Every line holding "flattens" should be copied from the records below.

-=-=-=-=-

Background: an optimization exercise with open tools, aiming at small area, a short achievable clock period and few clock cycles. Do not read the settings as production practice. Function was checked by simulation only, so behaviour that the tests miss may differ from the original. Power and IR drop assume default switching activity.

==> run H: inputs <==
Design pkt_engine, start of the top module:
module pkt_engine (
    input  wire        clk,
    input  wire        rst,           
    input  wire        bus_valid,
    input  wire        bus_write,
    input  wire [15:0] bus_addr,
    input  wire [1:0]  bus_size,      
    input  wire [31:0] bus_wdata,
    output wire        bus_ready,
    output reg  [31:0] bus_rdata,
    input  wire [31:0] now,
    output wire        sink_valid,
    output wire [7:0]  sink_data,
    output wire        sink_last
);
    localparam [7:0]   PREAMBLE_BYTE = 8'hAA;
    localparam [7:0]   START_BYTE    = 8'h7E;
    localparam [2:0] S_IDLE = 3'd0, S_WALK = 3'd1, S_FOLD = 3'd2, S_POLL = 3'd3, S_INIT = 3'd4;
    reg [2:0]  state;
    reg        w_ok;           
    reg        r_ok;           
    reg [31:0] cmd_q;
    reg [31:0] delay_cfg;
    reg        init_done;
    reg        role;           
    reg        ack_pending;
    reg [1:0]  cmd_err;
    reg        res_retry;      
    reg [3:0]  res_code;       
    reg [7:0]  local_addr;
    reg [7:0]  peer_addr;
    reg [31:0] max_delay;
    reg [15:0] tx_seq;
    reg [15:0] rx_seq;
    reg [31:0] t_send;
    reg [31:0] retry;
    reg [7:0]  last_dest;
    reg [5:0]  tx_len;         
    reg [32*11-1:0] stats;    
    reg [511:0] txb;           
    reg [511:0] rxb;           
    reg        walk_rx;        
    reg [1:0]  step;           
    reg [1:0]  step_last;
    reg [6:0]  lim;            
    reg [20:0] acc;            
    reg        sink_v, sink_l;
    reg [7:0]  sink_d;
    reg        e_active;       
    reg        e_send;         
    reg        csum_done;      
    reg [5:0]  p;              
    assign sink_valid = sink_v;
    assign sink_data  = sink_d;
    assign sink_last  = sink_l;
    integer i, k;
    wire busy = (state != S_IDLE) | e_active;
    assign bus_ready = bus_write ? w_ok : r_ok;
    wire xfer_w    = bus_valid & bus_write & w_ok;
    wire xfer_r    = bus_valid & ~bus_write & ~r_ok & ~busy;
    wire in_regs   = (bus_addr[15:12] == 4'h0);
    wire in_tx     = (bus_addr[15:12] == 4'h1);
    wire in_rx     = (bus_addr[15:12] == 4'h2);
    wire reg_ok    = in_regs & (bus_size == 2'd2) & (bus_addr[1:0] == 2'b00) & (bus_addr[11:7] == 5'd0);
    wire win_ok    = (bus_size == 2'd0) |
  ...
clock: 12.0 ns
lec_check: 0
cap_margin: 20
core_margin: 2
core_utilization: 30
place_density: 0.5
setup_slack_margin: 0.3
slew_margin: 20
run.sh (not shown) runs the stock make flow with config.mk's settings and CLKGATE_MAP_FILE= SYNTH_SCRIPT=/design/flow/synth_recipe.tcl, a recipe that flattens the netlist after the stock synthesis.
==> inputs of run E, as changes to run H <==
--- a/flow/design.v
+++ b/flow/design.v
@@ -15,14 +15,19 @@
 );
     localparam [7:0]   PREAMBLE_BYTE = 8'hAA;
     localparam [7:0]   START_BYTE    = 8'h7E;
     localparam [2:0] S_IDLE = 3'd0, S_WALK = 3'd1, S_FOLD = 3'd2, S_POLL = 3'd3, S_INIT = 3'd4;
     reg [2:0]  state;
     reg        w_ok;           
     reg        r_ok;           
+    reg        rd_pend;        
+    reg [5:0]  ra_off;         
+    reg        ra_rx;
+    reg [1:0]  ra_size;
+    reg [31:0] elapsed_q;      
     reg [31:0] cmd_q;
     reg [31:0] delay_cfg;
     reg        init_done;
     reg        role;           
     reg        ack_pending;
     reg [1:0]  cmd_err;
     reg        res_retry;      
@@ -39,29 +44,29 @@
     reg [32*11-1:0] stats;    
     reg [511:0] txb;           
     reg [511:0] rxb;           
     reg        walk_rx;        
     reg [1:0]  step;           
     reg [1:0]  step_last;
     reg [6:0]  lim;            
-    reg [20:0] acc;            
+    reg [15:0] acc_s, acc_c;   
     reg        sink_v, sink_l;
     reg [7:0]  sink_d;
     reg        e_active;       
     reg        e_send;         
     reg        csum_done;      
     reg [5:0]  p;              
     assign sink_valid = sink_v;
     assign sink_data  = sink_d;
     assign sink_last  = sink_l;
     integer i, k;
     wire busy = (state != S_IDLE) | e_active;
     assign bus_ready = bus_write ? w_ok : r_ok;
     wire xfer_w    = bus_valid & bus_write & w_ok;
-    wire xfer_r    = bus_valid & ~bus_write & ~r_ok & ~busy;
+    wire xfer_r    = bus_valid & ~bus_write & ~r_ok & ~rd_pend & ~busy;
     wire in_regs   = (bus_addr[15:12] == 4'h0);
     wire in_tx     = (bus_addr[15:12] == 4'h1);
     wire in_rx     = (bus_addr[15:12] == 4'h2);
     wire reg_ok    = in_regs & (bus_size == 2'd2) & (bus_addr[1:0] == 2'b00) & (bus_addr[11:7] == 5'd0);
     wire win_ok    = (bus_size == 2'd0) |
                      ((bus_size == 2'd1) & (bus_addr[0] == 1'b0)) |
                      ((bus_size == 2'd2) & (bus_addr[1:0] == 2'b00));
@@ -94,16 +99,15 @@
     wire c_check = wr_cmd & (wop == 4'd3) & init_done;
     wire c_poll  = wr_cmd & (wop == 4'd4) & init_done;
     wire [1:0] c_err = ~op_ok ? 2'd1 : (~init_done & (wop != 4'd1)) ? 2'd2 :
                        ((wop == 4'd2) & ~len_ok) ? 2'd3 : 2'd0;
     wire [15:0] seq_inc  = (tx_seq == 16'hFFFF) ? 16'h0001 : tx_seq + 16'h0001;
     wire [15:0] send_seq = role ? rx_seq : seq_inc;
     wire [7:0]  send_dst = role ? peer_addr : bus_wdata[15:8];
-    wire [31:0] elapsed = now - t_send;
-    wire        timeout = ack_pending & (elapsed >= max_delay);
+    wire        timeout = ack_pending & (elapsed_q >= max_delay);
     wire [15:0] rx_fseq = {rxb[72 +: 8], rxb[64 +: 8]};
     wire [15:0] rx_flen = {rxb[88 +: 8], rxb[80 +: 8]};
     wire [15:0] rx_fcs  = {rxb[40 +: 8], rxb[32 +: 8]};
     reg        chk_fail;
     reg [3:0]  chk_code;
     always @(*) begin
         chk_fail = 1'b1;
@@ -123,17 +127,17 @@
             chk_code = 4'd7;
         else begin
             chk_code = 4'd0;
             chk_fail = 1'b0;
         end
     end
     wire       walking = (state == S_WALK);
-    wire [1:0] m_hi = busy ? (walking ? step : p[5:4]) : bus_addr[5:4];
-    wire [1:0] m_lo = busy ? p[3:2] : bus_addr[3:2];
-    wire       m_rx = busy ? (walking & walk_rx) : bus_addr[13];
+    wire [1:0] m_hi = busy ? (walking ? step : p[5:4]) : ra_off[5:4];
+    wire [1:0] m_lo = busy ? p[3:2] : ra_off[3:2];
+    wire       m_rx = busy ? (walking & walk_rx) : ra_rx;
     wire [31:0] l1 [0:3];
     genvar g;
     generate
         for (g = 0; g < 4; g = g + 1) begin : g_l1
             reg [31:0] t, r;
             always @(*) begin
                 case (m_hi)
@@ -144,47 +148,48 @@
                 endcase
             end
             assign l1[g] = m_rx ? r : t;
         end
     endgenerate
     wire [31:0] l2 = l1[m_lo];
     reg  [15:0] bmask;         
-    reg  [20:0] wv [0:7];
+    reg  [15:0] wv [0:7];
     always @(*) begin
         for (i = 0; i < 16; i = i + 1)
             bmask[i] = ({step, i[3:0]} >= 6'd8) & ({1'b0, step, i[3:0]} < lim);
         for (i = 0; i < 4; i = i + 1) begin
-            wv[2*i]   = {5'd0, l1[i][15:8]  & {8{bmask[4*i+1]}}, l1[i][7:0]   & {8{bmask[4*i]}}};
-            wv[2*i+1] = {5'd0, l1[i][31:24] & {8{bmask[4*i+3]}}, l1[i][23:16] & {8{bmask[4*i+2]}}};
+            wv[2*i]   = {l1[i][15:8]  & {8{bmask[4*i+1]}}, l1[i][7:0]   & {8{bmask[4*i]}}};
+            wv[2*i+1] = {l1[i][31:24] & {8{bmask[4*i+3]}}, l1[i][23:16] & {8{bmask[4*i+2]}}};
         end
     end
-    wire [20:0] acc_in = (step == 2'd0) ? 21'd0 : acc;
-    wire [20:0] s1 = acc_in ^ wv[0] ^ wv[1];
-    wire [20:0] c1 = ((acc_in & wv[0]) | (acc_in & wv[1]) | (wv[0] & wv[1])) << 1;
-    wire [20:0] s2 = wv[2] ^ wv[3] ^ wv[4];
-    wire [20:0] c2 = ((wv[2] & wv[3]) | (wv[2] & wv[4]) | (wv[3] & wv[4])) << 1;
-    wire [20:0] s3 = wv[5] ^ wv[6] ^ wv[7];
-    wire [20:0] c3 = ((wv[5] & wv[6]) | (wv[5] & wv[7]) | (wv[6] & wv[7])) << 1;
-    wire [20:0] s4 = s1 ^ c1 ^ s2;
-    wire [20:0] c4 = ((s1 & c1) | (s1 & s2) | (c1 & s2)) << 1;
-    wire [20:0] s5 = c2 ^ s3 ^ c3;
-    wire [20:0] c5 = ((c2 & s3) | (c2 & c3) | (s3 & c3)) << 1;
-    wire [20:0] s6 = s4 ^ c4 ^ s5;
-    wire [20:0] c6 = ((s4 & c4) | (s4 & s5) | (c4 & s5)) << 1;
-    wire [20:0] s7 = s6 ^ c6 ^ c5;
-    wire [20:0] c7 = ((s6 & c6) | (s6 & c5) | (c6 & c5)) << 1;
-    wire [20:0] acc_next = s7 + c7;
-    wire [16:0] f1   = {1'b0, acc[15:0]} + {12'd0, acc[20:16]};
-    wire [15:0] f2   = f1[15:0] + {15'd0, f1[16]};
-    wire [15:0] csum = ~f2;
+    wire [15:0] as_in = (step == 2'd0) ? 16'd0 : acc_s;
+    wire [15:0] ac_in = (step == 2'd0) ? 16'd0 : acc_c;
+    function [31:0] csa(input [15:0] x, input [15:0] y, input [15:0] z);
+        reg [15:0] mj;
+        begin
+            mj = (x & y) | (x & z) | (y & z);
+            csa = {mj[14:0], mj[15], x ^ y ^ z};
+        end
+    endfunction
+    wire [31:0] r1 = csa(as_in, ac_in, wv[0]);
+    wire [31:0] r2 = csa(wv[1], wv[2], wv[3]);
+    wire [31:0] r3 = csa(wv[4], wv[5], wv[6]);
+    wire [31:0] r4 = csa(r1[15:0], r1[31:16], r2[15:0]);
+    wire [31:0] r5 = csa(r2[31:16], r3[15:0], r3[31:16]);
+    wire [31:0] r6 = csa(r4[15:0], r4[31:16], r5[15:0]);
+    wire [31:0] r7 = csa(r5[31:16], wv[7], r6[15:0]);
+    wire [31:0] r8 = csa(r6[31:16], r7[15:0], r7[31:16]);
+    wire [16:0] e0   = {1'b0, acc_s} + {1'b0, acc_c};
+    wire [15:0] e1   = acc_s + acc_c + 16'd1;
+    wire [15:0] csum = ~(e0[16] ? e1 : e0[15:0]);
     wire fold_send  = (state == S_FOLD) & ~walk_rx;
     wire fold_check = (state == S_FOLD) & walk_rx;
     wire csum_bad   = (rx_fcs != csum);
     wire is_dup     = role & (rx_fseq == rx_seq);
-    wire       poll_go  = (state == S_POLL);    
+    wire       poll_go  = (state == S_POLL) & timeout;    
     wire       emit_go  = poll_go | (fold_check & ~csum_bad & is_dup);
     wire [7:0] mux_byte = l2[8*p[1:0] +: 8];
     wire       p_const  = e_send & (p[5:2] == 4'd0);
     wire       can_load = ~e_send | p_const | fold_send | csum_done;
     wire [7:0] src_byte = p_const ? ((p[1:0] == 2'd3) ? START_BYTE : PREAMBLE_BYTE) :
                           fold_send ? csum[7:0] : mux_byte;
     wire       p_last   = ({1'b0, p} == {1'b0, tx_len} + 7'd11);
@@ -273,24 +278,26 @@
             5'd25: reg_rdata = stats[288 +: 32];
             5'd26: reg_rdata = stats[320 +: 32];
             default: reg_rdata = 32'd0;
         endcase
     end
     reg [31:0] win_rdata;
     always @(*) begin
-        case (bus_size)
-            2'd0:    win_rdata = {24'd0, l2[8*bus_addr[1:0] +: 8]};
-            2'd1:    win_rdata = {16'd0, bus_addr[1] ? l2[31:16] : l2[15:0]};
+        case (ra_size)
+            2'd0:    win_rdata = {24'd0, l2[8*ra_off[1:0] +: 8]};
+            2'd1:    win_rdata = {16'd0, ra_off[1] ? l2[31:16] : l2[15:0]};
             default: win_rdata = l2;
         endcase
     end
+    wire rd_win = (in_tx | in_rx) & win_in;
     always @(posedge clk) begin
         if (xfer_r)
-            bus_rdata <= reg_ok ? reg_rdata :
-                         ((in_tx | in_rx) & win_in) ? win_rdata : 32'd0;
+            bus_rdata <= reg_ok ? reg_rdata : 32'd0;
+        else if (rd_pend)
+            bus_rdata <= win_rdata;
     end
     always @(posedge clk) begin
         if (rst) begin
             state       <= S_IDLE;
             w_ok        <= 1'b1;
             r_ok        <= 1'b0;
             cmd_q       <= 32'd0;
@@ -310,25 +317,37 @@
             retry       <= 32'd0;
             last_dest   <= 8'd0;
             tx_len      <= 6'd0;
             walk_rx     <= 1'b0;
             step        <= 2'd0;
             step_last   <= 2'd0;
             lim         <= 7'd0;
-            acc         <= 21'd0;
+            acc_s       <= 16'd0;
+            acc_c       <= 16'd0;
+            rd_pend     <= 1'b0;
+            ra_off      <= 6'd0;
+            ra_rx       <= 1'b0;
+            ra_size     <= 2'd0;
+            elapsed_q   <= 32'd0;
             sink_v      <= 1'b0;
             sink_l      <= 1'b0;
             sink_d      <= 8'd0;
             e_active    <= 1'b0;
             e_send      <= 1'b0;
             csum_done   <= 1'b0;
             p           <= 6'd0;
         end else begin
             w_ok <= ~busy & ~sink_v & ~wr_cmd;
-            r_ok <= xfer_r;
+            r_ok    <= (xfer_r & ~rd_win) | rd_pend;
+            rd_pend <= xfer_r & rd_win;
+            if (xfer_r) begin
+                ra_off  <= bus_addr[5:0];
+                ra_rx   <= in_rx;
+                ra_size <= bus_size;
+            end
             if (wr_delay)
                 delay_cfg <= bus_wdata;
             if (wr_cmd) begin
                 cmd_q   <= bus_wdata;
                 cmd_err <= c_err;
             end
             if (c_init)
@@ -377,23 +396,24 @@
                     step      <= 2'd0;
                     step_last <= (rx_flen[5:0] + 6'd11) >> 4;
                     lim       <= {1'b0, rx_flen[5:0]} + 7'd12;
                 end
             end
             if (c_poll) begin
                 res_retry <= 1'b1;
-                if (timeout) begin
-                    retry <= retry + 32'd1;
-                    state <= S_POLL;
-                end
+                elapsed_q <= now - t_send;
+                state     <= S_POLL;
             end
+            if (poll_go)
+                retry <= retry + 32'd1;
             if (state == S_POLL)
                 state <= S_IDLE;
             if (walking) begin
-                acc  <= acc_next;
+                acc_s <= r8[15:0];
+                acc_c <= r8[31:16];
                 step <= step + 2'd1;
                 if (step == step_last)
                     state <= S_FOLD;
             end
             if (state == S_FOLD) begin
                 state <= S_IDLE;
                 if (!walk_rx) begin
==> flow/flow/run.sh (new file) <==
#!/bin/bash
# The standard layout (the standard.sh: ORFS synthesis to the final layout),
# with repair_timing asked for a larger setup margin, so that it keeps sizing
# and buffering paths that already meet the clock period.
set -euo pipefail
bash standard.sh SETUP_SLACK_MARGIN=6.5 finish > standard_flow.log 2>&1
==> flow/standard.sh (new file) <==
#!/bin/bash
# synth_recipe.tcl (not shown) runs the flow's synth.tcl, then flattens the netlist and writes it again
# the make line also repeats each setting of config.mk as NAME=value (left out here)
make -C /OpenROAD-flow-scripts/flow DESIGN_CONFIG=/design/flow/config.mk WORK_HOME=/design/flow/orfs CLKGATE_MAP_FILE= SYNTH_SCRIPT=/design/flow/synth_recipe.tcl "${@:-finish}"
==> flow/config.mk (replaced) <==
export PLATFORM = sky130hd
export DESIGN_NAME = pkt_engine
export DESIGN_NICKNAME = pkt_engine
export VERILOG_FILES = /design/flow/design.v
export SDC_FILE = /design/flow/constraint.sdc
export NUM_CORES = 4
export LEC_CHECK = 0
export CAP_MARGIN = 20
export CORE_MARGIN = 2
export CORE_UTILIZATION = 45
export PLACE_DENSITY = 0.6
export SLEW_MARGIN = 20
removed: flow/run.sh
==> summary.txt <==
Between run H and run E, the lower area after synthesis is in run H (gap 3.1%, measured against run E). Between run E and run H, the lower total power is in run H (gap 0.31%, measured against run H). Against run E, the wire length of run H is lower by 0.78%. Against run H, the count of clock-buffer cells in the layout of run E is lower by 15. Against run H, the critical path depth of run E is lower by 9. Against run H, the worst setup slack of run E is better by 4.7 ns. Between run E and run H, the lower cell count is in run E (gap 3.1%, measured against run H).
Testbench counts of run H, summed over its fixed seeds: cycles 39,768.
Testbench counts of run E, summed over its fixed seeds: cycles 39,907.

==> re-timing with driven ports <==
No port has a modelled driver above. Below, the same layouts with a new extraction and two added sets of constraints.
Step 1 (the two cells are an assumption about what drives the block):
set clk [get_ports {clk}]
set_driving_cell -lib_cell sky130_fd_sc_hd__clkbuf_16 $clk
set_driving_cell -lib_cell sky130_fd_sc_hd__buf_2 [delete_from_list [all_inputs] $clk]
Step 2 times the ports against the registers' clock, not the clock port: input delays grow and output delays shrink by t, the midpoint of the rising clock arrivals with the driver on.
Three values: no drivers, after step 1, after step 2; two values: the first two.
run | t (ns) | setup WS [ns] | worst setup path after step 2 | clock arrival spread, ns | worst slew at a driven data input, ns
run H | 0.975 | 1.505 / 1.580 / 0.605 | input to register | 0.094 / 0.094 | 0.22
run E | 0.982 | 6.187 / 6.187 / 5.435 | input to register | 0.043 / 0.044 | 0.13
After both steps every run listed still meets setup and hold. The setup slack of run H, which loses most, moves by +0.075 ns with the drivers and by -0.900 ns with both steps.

-=-=-=-=-

:: Answer ::
run.sh (not shown) runs the stock make flow with config.mk's settings and CLKGATE_MAP_FILE= SYNTH_SCRIPT=/design/flow/synth_recipe.tcl, a recipe that flattens the netlist after the stock synthesis.
# synth_recipe.tcl (not shown) runs the flow's synth.tcl, then flattens the netlist and writes it again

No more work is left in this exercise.